This post is way too well thought out and intelligent to get any other response than, "I don't care. justice was served and the thief is dead."
The rebuttal is that
Ramsay's post may be an indictment of the way the grand jury process was used in this case, but that his post does not address the idea that the GJ proceedings were a substitution for the prosecutor exercising his right to simply round-file the case altogether under the aegis of "
insufficient evidence to win conviction".
IOW, a trial was never in play given the actors involved. Now, one can reasonably argue that another party should/could have claimed jurisdiction, or that the venue should have been moved, or something like that. One can also reasonably argue that using a grand jury in this way is unashamedly craven even if it may have granted some political cover.
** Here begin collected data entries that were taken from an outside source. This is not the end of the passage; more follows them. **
--- src/rtl/uirq_pkg.sv ---
package uirq_pkg;
  parameter int NUM_STATUS = 3;
  parameter int NUM_DMA    = 4;
  parameter int NUM_ERR    = 3;
  localparam int NUM_SRC   = NUM_STATUS + NUM_DMA + NUM_ERR;
  localparam int DMA_LO    = NUM_STATUS;
  localparam int ERR_LO    = NUM_STATUS + NUM_DMA;

  typedef struct packed {
    logic [NUM_SRC-1:0] setVec;
    logic [NUM_SRC-1:0] clrVec;
    logic               enLoad;
    logic [NUM_SRC-1:0] enVal;
  } strobe_t;
endpackage
`config.mk`:
```
export PLATFORM = sky130hd
export DESIGN_NAME = e2e_crc_engine
export DESIGN_NICKNAME = d
export VERILOG_FILES = /design/src/rtl/e2e_crc_pkg.sv /design/src/rtl/e2e_crc_ctrl.sv /design/src/rtl/e2e_crc_dp.sv /design/src/rtl/e2e_crc_engine.sv
export SDC_FILE = /design/constraint.sdc
export NUM_CORES = 1
export LEC_CHECK = 0
export BUFFER_PORTS_ARGS = -buffer_cell sky130_fd_sc_hd__buf_2
export CAP_MARGIN = 20
export CELL_PAD_IN_SITES_DETAIL_PLACEMENT = 0
export CELL_PAD_IN_SITES_GLOBAL_PLACEMENT = 1
export CORE_UTILIZATION = 47
export DETAILED_ROUTE_END_ITERATION = 12
export PLACE_DENSITY = 0.89
export SYNTH_ARGS = -nofsm -noshare
export SYNTH_HDL_FRONTEND = slang
export SYNTH_HIERARCHICAL = 1
export SYNTH_SLANG_ARGS = --single-unit
```
`constraint.sdc`:
```
create_clock -name clk -period 6.3 [get_ports clk]
set_clock_uncertainty 0.1 [all_clocks]
set_input_delay 1.26 -clock clk [delete_from_list [all_inputs] [get_ports clk]]
set_output_delay 1.26 -clock clk [all_outputs]
set_load 0.03 [all_outputs]
```
`src/rtl/e2e_crc_pkg.sv`:
```
package e2e_crc_pkg;
  localparam int CRC_W = 32;
  localparam int BYTE_W = 8;
  localparam logic [CRC_W-1:0] CRC_POLY = 32'h04C1_1DB7;
  localparam logic [CRC_W-1:0] CRC_SEED = 32'hFFFF_FFFF;
  localparam int TYPE_OFS = 0;
  localparam int TYPE_BIT = 0;
  localparam int POISON_OFS = 2;
  localparam int POISON_BIT = 6;

  typedef struct packed {
    logic adv;       // accept a byte
    logic seed;      // start from seed value
    logic fin;       // last byte of packet
    logic maskType;  // force type-field bit
    logic maskPsn;   // force poisoned bit
  } crc_strobe_t;

  function automatic logic [CRC_W-1:0] crcByte(input logic [CRC_W-1:0] cur,
                                               input logic [BYTE_W-1:0] dat);
    logic [CRC_W-1:0] r;
    logic fb;
    r = cur;
    for (int k = 0; k < BYTE_W; k++) begin
      fb = r[CRC_W-1] ^ dat[k];
      r = {r[CRC_W-2:0], 1'b0} ^ (fb ? CRC_POLY : '0);
    end
    return r;
  endfunction
endpackage

```
`src/rtl/e2e_crc_ctrl.sv`:
```
module e2e_crc_ctrl
  import e2e_crc_pkg::*;
(
  input  logic        clk,
  input  logic        rstN,
  input  logic        inValid,
  input  logic        inSop,
  input  logic        inEop,
  input  logic        inHdr,
  output crc_strobe_t strobe
);
  localparam int MAX_OFS = (POISON_OFS > TYPE_OFS) ? POISON_OFS : TYPE_OFS;
  localparam int CNT_W = $clog2(MAX_OFS + 2);
  localparam logic [CNT_W-1:0] CNT_SAT = CNT_W'(MAX_OFS + 1);

  logic [CNT_W-1:0] byteCnt;
  logic [CNT_W-1:0] curOfs;

  assign curOfs = inSop ? '0 : byteCnt;

  always_comb begin
    strobe.adv      = inValid;
    strobe.seed     = inValid && inSop;
    strobe.fin      = inValid && inEop;
    strobe.maskType = inValid && inHdr && (curOfs == CNT_W'(TYPE_OFS));
    strobe.maskPsn  = inValid && inHdr && (curOfs == CNT_W'(POISON_OFS));
  end

  always_ff @(posedge clk or negedge rstN) begin
    if (!rstN) byteCnt <= '0;
    else if (inValid) begin
      if (curOfs != CNT_SAT) byteCnt <= curOfs + 1'b1;
      else byteCnt <= curOfs;
    end
  end


  sop_restarts_offset_chk: assert property (@(posedge clk) disable iff (!rstN)
    (inValid && inSop) |=> (byteCnt == CNT_W'(1)));


  idle_keeps_offset_chk: assert property (@(posedge clk) disable iff (!rstN)
    !inValid |=> $stable(byteCnt));
endmodule

```
`src/rtl/e2e_crc_dp.sv`:
```
module e2e_crc_dp
  import e2e_crc_pkg::*;
(
  input  logic              clk,
  input  logic              rstN,
  input  crc_strobe_t       strobe,
  input  logic [BYTE_W-1:0] inByte,
  input  logic              checkEn,
  input  logic [CRC_W-1:0]  rxDigest,
  output logic [CRC_W-1:0]  crcOut,
  output logic              crcValid,
  output logic              mismatch
);
  logic [CRC_W-1:0]  crcReg;
  logic [CRC_W-1:0]  baseCrc;
  logic [CRC_W-1:0]  nextCrc;
  logic [BYTE_W-1:0] useByte;

  always_comb begin
    useByte = inByte;
    if (strobe.maskType) useByte[TYPE_BIT] = 1'b1;
    if (strobe.maskPsn) useByte[POISON_BIT] = 1'b1;
    baseCrc = strobe.seed ? CRC_SEED : crcReg;
    nextCrc = crcByte(baseCrc, useByte);
  end

  always_ff @(posedge clk or negedge rstN) begin
    if (!rstN) begin
      crcReg   <= CRC_SEED;
      crcOut   <= '0;
      crcValid <= 1'b0;
      mismatch <= 1'b0;
    end else begin
      crcValid <= strobe.fin;
      mismatch <= strobe.fin && checkEn && ((~nextCrc) != rxDigest);
      if (strobe.fin) begin
        crcReg <= CRC_SEED;
        crcOut <= ~nextCrc;
      end else if (strobe.adv) begin
        crcReg <= nextCrc;
      end
    end
  end


  idle_holds_crc_chk: assert property (@(posedge clk) disable iff (!rstN)
    !strobe.adv |=> $stable(crcReg));


  valid_follows_eop_chk: assert property (@(posedge clk) disable iff (!rstN)
    strobe.fin |=> crcValid);


  out_held_chk: assert property (@(posedge clk) disable iff (!rstN)
    !strobe.fin |=> ($stable(crcOut) && !crcValid));


  mismatch_with_valid_chk: assert property (@(posedge clk) disable iff (!rstN)
    mismatch |-> crcValid);


  no_digest_no_mismatch_chk: assert property (@(posedge clk) disable iff (!rstN)
    (strobe.fin && !checkEn) |=> !mismatch);
endmodule

```
`src/rtl/e2e_crc_engine.sv`:
```
module e2e_crc_engine
  import e2e_crc_pkg::*;
(
  input  logic        clk,
  input  logic        rstN,
  input  logic        inValid,
  input  logic        inSop,
  input  logic        inEop,
  input  logic        inHdr,
  input  logic [7:0]  inByte,
  input  logic        checkEn,
  input  logic [31:0] rxDigest,
  output logic [31:0] crcOut,
  output logic        crcValid,
  output logic        mismatch
);
  crc_strobe_t strobe;

  e2e_crc_ctrl i_ctrl (
    .clk     (clk),
    .rstN    (rstN),
    .inValid (inValid),
    .inSop   (inSop),
    .inEop   (inEop),
    .inHdr   (inHdr),
    .strobe  (strobe)
  );

  e2e_crc_dp i_dp (
    .clk      (clk),
    .rstN     (rstN),
    .strobe   (strobe),
    .inByte   (inByte),
    .checkEn  (checkEn),
    .rxDigest (rxDigest),
    .crcOut   (crcOut),
    .crcValid (crcValid),
    .mismatch (mismatch)
  );
endmodule

```
==> results of run 1 <==
==> cell families after synthesis <==
kind of cell | Yosys count
multiplexers | 17
flip-flops | 68
AND/OR/NAND/NOR | 128
AO/OA/AOI/OAI | 60
XOR/XNOR | 124
buffers and inverters | 35
==> registers in the layout (all words and copies together) (netlist names) <==
name and count:
i_dp/crcReg 32, i_dp/crcValid 1, i_dp/crcOut 32, i_ctrl/byteCnt 2, i_dp/mismatch 1
`src/rtl/tx_ep_pkg.sv`:
```
package tx_ep_pkg;
  localparam int DATA_W = 8;

  typedef enum logic [1:0] {
    A_STAT = 2'd0,
    A_CTRL = 2'd1,
    A_MPS  = 2'd2,
    A_CNT  = 2'd3
  } addr_e;

  // control byte bit positions
  localparam int CB_EN    = 0;
  localparam int CB_MODE  = 1;
  localparam int CB_AUTO  = 2;
  localparam int CB_DIR   = 3;
  localparam int CB_FORCE = 4;
  localparam int CB_TLD   = 5;
  localparam int CB_TVAL  = 6;

  typedef struct packed {
    logic dir_tx;
    logic auto_rdy;
    logic dma_mode;
    logic dma_en;
  } ctrl_t;
endpackage

```
`src/rtl/tx_ep_regs.sv`:
```
module tx_ep_regs
  import tx_ep_pkg::*;
(
  input  logic              clk_i,
  input  logic              rst_ni,
  input  logic              wr_en_i,
  input  logic [1:0]        addr_i,
  input  logic [DATA_W-1:0] wdata_i,
  output ctrl_t             ctrl_o,
  output logic [DATA_W-1:0] mps_o,
  output logic              force_stb_o,
  output logic              tog_ld_stb_o,
  output logic              tog_val_o,
  output logic              rdy_set_stb_o,
  output logic              err_o
);
  ctrl_t             ctrl_q;
  logic [DATA_W-1:0] mps_q;
  logic              err_q;
  logic              ctrl_wr;
  logic              unused_bits;

  assign ctrl_wr       = wr_en_i && (addr_e'(addr_i) == A_CTRL);
  assign force_stb_o   = ctrl_wr && wdata_i[CB_FORCE];
  assign tog_ld_stb_o  = ctrl_wr && wdata_i[CB_TLD];
  assign tog_val_o     = wdata_i[CB_TVAL];
  assign rdy_set_stb_o = wr_en_i && (addr_e'(addr_i) == A_STAT) && wdata_i[0];
  assign unused_bits   = wdata_i[7];

  always_ff @(posedge clk_i or negedge rst_ni) begin
    if (!rst_ni) begin
      ctrl_q <= '0;
      mps_q  <= '0;
      err_q  <= 1'b0;
    end else begin
      // mode cleared while DMA still enabled, or together with enable
      err_q <= ctrl_wr && ctrl_q.dma_en && ctrl_q.dma_mode && !wdata_i[CB_MODE];
      if (ctrl_wr) begin
        ctrl_q.dma_en   <= wdata_i[CB_EN];
        ctrl_q.dma_mode <= wdata_i[CB_MODE];
        ctrl_q.auto_rdy <= wdata_i[CB_AUTO];
        ctrl_q.dir_tx   <= wdata_i[CB_DIR];
      end
      if (wr_en_i && (addr_e'(addr_i) == A_MPS)) mps_q <= wdata_i;
    end
  end

  assign ctrl_o = ctrl_q;
  assign mps_o  = mps_q;
  assign err_o  = err_q;
endmodule

```
`src/rtl/tx_ep_pkt.sv`:
```
module tx_ep_pkt
  import tx_ep_pkg::*;
#(
  parameter int FIFO_DEPTH = 64,
  localparam int CNT_W = $clog2(FIFO_DEPTH + 1)
) (
  input  logic              clk_i,
  input  logic              rst_ni,
  input  logic              load_i,
  input  logic              done_i,
  input  logic              ack_i,
  input  logic              force_stb_i,
  input  logic              tog_ld_stb_i,
  input  logic              tog_val_i,
  input  logic              rdy_set_stb_i,
  input  logic              auto_rdy_i,
  input  logic [DATA_W-1:0] mps_i,
  output logic [CNT_W-1:0]  cnt_o,
  output logic              pkt_rdy_o,
  output logic              tog_o,
  output logic              flush_o
);
  logic [CNT_W-1:0] cnt_q;
  logic             pkt_rdy_q, tog_q, flush_q;
  logic             clr, can_load, hit_mps;

  assign clr      = force_stb_i || (done_i && ack_i);
  assign can_load = load_i && (int'(cnt_q) < FIFO_DEPTH);
  assign hit_mps  = can_load && ((int'(cnt_q) + 1) == int'(mps_i));

  always_ff @(posedge clk_i or negedge rst_ni) begin
    if (!rst_ni) begin
      cnt_q     <= '0;
      pkt_rdy_q <= 1'b0;
      tog_q     <= 1'b0;
      flush_q   <= 1'b0;
    end else begin
      flush_q <= force_stb_i;
      // explicit load beats any flip; ack+force flip once
      if (tog_ld_stb_i)  tog_q <= tog_val_i;
      else if (clr)      tog_q <= ~tog_q;

      if (clr)           cnt_q <= '0;
      else if (can_load) cnt_q <= cnt_q + 1'b1;

      if (clr)                                    pkt_rdy_q <= 1'b0;
      else if (rdy_set_stb_i || (auto_rdy_i && hit_mps)) pkt_rdy_q <= 1'b1;
    end
  end

  assign cnt_o     = cnt_q;
  assign pkt_rdy_o = pkt_rdy_q;
  assign tog_o     = tog_q;
  assign flush_o   = flush_q;
endmodule

```
`src/rtl/tx_ep_dma.sv`:
```
module tx_ep_dma
  import tx_ep_pkg::*;
#(
  parameter int FIFO_DEPTH = 64,
  localparam int CNT_W = $clog2(FIFO_DEPTH + 1)
) (
  input  logic              dma_en_i,
  input  logic              dma_mode_i,
  input  logic              pkt_rdy_i,
  input  logic [CNT_W-1:0]  cnt_i,
  input  logic [DATA_W-1:0] mps_i,
  output logic              req_o
);
  logic room_ok, short_ok;

  assign room_ok  = (int'(cnt_i) + int'(mps_i)) <= FIFO_DEPTH;
  assign short_ok = int'(cnt_i) < int'(mps_i);

  always_comb begin
    if (!dma_en_i || pkt_rdy_i) req_o = 1'b0;
    else if (dma_mode_i)        req_o = short_ok;
    else                        req_o = room_ok;
  end
endmodule

```
`src/rtl/tx_ep_ctrl.sv`:
```
module tx_ep_ctrl
  import tx_ep_pkg::*;
#(
  parameter int FIFO_DEPTH  = 64,
  parameter bit SHARED_FIFO = 1'b1,
  localparam int CNT_W = $clog2(FIFO_DEPTH + 1)
) (
  input  logic       clk_i,
  input  logic       rst_ni,
  input  logic       wr_en_i,
  input  logic [1:0] addr_i,
  input  logic [7:0] wdata_i,
  output logic [7:0] rdata_o,
  input  logic       load_i,
  input  logic       done_i,
  input  logic       ack_i,
  output logic       dma_req_o,
  output logic       flush_o,
  output logic       err_o,
  output logic       dir_tx_o
);
  ctrl_t             ctrl_q;
  logic [DATA_W-1:0] mps_q;
  logic [CNT_W-1:0]  cnt_q;
  logic              pkt_rdy_q, tog_q;
  logic              force_stb, tog_ld_stb, tog_val, rdy_set_stb;

  tx_ep_regs u_regs (
    .clk_i         (clk_i),
    .rst_ni        (rst_ni),
    .wr_en_i       (wr_en_i),
    .addr_i        (addr_i),
    .wdata_i       (wdata_i),
    .ctrl_o        (ctrl_q),
    .mps_o         (mps_q),
    .force_stb_o   (force_stb),
    .tog_ld_stb_o  (tog_ld_stb),
    .tog_val_o     (tog_val),
    .rdy_set_stb_o (rdy_set_stb),
    .err_o         (err_o)
  );

  tx_ep_pkt #(.FIFO_DEPTH(FIFO_DEPTH)) u_pkt (
    .clk_i         (clk_i),
    .rst_ni        (rst_ni),
    .load_i        (load_i),
    .done_i        (done_i),
    .ack_i         (ack_i),
    .force_stb_i   (force_stb),
    .tog_ld_stb_i  (tog_ld_stb),
    .tog_val_i     (tog_val),
    .rdy_set_stb_i (rdy_set_stb),
    .auto_rdy_i    (ctrl_q.auto_rdy),
    .mps_i         (mps_q),
    .cnt_o         (cnt_q),
    .pkt_rdy_o     (pkt_rdy_q),
    .tog_o         (tog_q),
    .flush_o       (flush_o)
  );

  tx_ep_dma #(.FIFO_DEPTH(FIFO_DEPTH)) u_dma (
    .dma_en_i   (ctrl_q.dma_en),
    .dma_mode_i (ctrl_q.dma_mode),
    .pkt_rdy_i  (pkt_rdy_q),
    .cnt_i      (cnt_q),
    .mps_i      (mps_q),
    .req_o      (dma_req_o)
  );

  generate
    if (SHARED_FIFO) begin : g_shared
      assign dir_tx_o = ctrl_q.dir_tx;
    end else begin : g_fixed
      logic unused_dir;
      assign unused_dir = ctrl_q.dir_tx;
      assign dir_tx_o   = 1'b1;
    end
  endgenerate

  always_comb begin
    rdata_o = '0;
    unique case (addr_e'(addr_i))
      A_STAT: rdata_o[0] = pkt_rdy_q;
      A_CTRL: begin
        rdata_o[CB_EN]   = ctrl_q.dma_en;
        rdata_o[CB_MODE] = ctrl_q.dma_mode;
        rdata_o[CB_AUTO] = ctrl_q.auto_rdy;
        rdata_o[CB_DIR]  = ctrl_q.dir_tx;
        rdata_o[CB_TVAL] = tog_q;
      end
      A_MPS:  rdata_o = mps_q;
      A_CNT:  rdata_o = 8'(cnt_q);
      default: rdata_o = '0;
    endcase
  end
endmodule

```
## src/rtl/seg_pkg.sv

```systemverilog
package seg_pkg;
  localparam int NARROW_W = 4;
  localparam int WIDE_W   = 8;

  typedef enum logic [2:0] {
    LVL_V0 = 3'd0,
    LVL_V1 = 3'd1,
    LVL_V2 = 3'd2,
    LVL_V3 = 3'd3,
    LVL_V4 = 3'd4,
    LVL_V5 = 3'd5
  } lvl_e;

  function automatic lvl_e col_level(input logic bit_i, input logic fr, input logic disp_on_n);
    if (!disp_on_n) return LVL_V5;
    case ({fr, bit_i})
      2'b00:   return LVL_V3;
      2'b01:   return LVL_V5;
      2'b10:   return LVL_V2;
      default: return LVL_V0;
    endcase
  endfunction
endpackage

```

## src/rtl/seg_fill_ctrl.sv

```systemverilog
module seg_fill_ctrl #(
  parameter int NUM_CH = 160,
  localparam int WORDS_N = NUM_CH / seg_pkg::NARROW_W,
  localparam int WORDS_W = NUM_CH / seg_pkg::WIDE_W,
  localparam int CNT_W = $clog2(WORDS_N + 1)
) (
  input  logic             clk_i,
  input  logic             rst_ni,
  input  logic             shift_i,
  input  logic             wide_i,
  input  logic             en_in_ni,
  input  logic             lp_fall_i,
  output logic             wr_en_o,
  output logic [CNT_W-1:0] word_cnt_o,
  output logic             full_o
);
  logic [CNT_W-1:0] cnt_q, last_idx;
  logic             full_q;

  assign last_idx = wide_i ? CNT_W'(WORDS_W - 1) : CNT_W'(WORDS_N - 1);
  assign wr_en_o  = shift_i & ~en_in_ni & ~full_q & ~lp_fall_i;

  always_ff @(posedge clk_i or negedge rst_ni) begin
    if (!rst_ni) begin
      cnt_q  <= '0;
      full_q <= 1'b0;
    end else if (lp_fall_i) begin
      cnt_q  <= '0;
      full_q <= 1'b0;
    end else if (wr_en_o) begin
      if (cnt_q == last_idx) begin
        cnt_q  <= '0;
        full_q <= 1'b1;
      end else begin
        cnt_q <= cnt_q + 1'b1;
      end
    end
  end

  assign word_cnt_o = cnt_q;
  assign full_o     = full_q;

  AST_CNT_IN_RANGE: assert property (@(posedge clk_i) disable iff (!rst_ni)
    cnt_q < CNT_W'(WORDS_N));
  AST_FULL_HOLDS: assert property (@(posedge clk_i) disable iff (!rst_ni)
    (full_q && !lp_fall_i) |=> (full_q && $stable(cnt_q)));
  AST_EN_GATES: assert property (@(posedge clk_i) disable iff (!rst_ni)
    (en_in_ni && !lp_fall_i) |=> ($stable(cnt_q) && $stable(full_q)));
  AST_LP_REARM: assert property (@(posedge clk_i) disable iff (!rst_ni)
    lp_fall_i |=> (!full_q && cnt_q == '0));
endmodule

```

## src/rtl/seg_line_buf.sv

```systemverilog
module seg_line_buf #(
  parameter int NUM_CH = 160,
  localparam int WORDS_N = NUM_CH / seg_pkg::NARROW_W,
  localparam int CNT_W = $clog2(WORDS_N + 1)
) (
  input  logic                      clk_i,
  input  logic                      rst_ni,
  input  logic                      wr_en_i,
  input  logic [CNT_W-1:0]          word_cnt_i,
  input  logic                      wide_i,
  input  logic                      dir_i,
  input  logic [seg_pkg::WIDE_W-1:0] data_i,
  input  logic                      lp_fall_i,
  output logic [NUM_CH-1:0]         latch_o
);
  localparam int NW = seg_pkg::NARROW_W;
  localparam int WW = seg_pkg::WIDE_W;

  logic [NUM_CH-1:0] buf_q, latch_q, hit, din;

  for (genvar i = 0; i < NUM_CH; i++) begin : g_ch
    // word index and data bit that reach channel i, per mode
    localparam logic [CNT_W-1:0] K_NF = CNT_W'(i / NW);
    localparam logic [2:0]       J_NF = 3'(NW - 1 - i % NW);
    localparam logic [CNT_W-1:0] K_NR = CNT_W'((NUM_CH - 1 - i) / NW);
    localparam logic [2:0]       J_NR = 3'(NW - 1 - (NUM_CH - 1 - i) % NW);
    localparam logic [CNT_W-1:0] K_WF = CNT_W'(i / WW);
    localparam logic [2:0]       J_WF = 3'(WW - 1 - i % WW);
    localparam logic [CNT_W-1:0] K_WR = CNT_W'((NUM_CH - 1 - i) / WW);
    localparam logic [2:0]       J_WR = 3'(WW - 1 - (NUM_CH - 1 - i) % WW);

    logic [CNT_W-1:0] sel_k;
    logic [2:0]       sel_j;

    always_comb begin
      case ({wide_i, dir_i})
        2'b01:   begin sel_k = K_NF; sel_j = J_NF; end
        2'b00:   begin sel_k = K_NR; sel_j = J_NR; end
        2'b11:   begin sel_k = K_WF; sel_j = J_WF; end
        default: begin sel_k = K_WR; sel_j = J_WR; end
      endcase
    end

    assign hit[i] = wr_en_i && (word_cnt_i == sel_k);
    assign din[i] = data_i[sel_j];
  end

  always_ff @(posedge clk_i or negedge rst_ni) begin
    if (!rst_ni) begin
      buf_q   <= '0;
      latch_q <= '0;
    end else begin
      buf_q <= (buf_q & ~hit) | (din & hit);
      if (lp_fall_i) latch_q <= buf_q;
    end
  end

  assign latch_o = latch_q;

  AST_WORD_SIZE: assert property (@(posedge clk_i) disable iff (!rst_ni)
    wr_en_i |-> ($countones(hit) == (wide_i ? WW : NW)));
  AST_NO_HIT_IDLE: assert property (@(posedge clk_i) disable iff (!rst_ni)
    !wr_en_i |=> $stable(buf_q));
  AST_LATCH_COPY: assert property (@(posedge clk_i) disable iff (!rst_ni)
    lp_fall_i |=> (latch_q == $past(buf_q)));
  AST_LATCH_HOLD: assert property (@(posedge clk_i) disable iff (!rst_ni)
    !lp_fall_i |=> $stable(latch_q));
endmodule

```

## src/rtl/seg_level_map.sv

```systemverilog
module seg_level_map #(
  parameter int NUM_CH = 160
) (
  input  logic [NUM_CH-1:0]   latch_i,
  input  logic                fr_i,
  input  logic                disp_on_ni,
  output logic [3*NUM_CH-1:0] level_o
);
  for (genvar i = 0; i < NUM_CH; i++) begin : g_map
    assign level_o[3*i +: 3] = seg_pkg::col_level(latch_i[i], fr_i, disp_on_ni);
  end
endmodule

```

## src/rtl/seg_col_loader.sv

```systemverilog
module seg_col_loader #(
  parameter int NUM_CH = 160,
  localparam int WORDS_N = NUM_CH / seg_pkg::NARROW_W,
  localparam int CNT_W = $clog2(WORDS_N + 1)
) (
  input  logic                       clk_i,
  input  logic                       rst_ni,
  input  logic                       shift_i,
  input  logic [seg_pkg::WIDE_W-1:0] data_i,
  input  logic                       wide_i,
  input  logic                       dir_i,
  input  logic                       en_a_i,
  input  logic                       en_b_i,
  output logic                       en_a_o,
  output logic                       en_b_o,
  output logic                       en_a_oe_o,
  output logic                       en_b_oe_o,
  input  logic                       lp_i,
  input  logic                       fr_i,
  input  logic                       disp_on_ni,
  output logic [3*NUM_CH-1:0]        level_o
);
  logic             lp_q, lp_fall, en_in_n, wr_en, full;
  logic [CNT_W-1:0] word_cnt;
  logic [NUM_CH-1:0] latch;

  always_ff @(posedge clk_i or negedge rst_ni) begin
    if (!rst_ni) lp_q <= 1'b0;
    else         lp_q <= lp_i;
  end
  assign lp_fall = lp_q & ~lp_i;

  // dir_i=1: A in, B out; dir_i=0: B in, A out
  assign en_in_n   = dir_i ? en_a_i : en_b_i;
  assign en_a_o    = dir_i ? 1'b1 : ~full;
  assign en_b_o    = dir_i ? ~full : 1'b1;
  assign en_a_oe_o = ~dir_i;
  assign en_b_oe_o = dir_i;

  seg_fill_ctrl #(.NUM_CH(NUM_CH)) u_ctrl (
    .clk_i, .rst_ni, .shift_i, .wide_i,
    .en_in_ni  (en_in_n),
    .lp_fall_i (lp_fall),
    .wr_en_o   (wr_en),
    .word_cnt_o(word_cnt),
    .full_o    (full)
  );

  seg_line_buf #(.NUM_CH(NUM_CH)) u_buf (
    .clk_i, .rst_ni,
    .wr_en_i   (wr_en),
    .word_cnt_i(word_cnt),
    .wide_i, .dir_i, .data_i,
    .lp_fall_i (lp_fall),
    .latch_o   (latch)
  );

  seg_level_map #(.NUM_CH(NUM_CH)) u_map (
    .latch_i   (latch),
    .fr_i, .disp_on_ni,
    .level_o
  );

  AST_DSPOFF_V5: assert property (@(posedge clk_i) disable iff (!rst_ni)
    !disp_on_ni |-> (level_o == {NUM_CH{3'd5}}));
  AST_OE_ONE: assert property (@(posedge clk_i) disable iff (!rst_ni)
    $countones({en_a_oe_o, en_b_oe_o}) == 1);
  AST_ENOUT_REARM: assert property (@(posedge clk_i) disable iff (!rst_ni)
    lp_fall |=> (en_a_o && en_b_o));
endmodule

```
I agree 100%. The problem, of course, is that the same agenda-driven person who conducted the grand jury in such a transparently one-sided manner is also the person who would have been making the decision on tossing the case altogether. A number of activists were trashing McCulloch and demanding that he recuse himself months before we had access to any forensic evidence or testimony suggesting that Wilson's shooting may have been justified. Recusal would have been the right move both ethically and politically. This, by the way, circles back to what I've been saying all along about why this case and not others have been the flashpoint for the protest movement.
The conundrum is not unique to this case. In my experience jurisdictions are constantly looking to the procedure they do not have to address the situation, which, frankly, is not really susceptible, in my opinion, to a perfect answering process. This is like fans being in love with the backup Q.B. or changing managers.. The processes available are, grand jury, indictment by D.A. (Or no indictment, often accompanied by a Declination Letter explaining the non-indictment, Coroner's Inquest, Tactical Review board, and Independent Citizen Review Board. Each have infirmities.
In the Brown matter I have heard folks say that the D.A. lacked the guts to make a decision. Not wholly true. He did make a decision, after all he did not indict, though he could have, nor did he issue for publication a Declination letter. This was a decision. His decision was to pass the buck, to give his power over.
Now when the D.A. gave his power over to the grand jury he did not conduct the process there in a solely prosecutorial or accusatory role, as is most typical. Instead he used the process somewhat like a coroner's inquest, but without the independent coroner conducting it, and, frankly, perhaps even less accusatory than that process would normally be. I am not familiar enough with Missouri law to know if they still have coroner's inquests on the books, though I know that they did historically (weird what sticks with one from studying for the bar exam)
Next this D.A. decided after using the grand jury as some sort of hybrid wash to distance himself from the decision that he would like to have a non-appointed or educated Independent Citizen Review Board. To do this he released all of the information (we are told) to the public, to form their own opinion. This way we can argue amongst ourselves rather than consider the job he, the D.A., did, and the tact he took.
He was trying to make the decision palatable, but in dong so he stepped outside the lines, he wanted to have his cake and eat it too, he fudged, and dodging accountability is rarely palatable. Dude should have owned his decision. When he did not it was then only natural that folks would question it.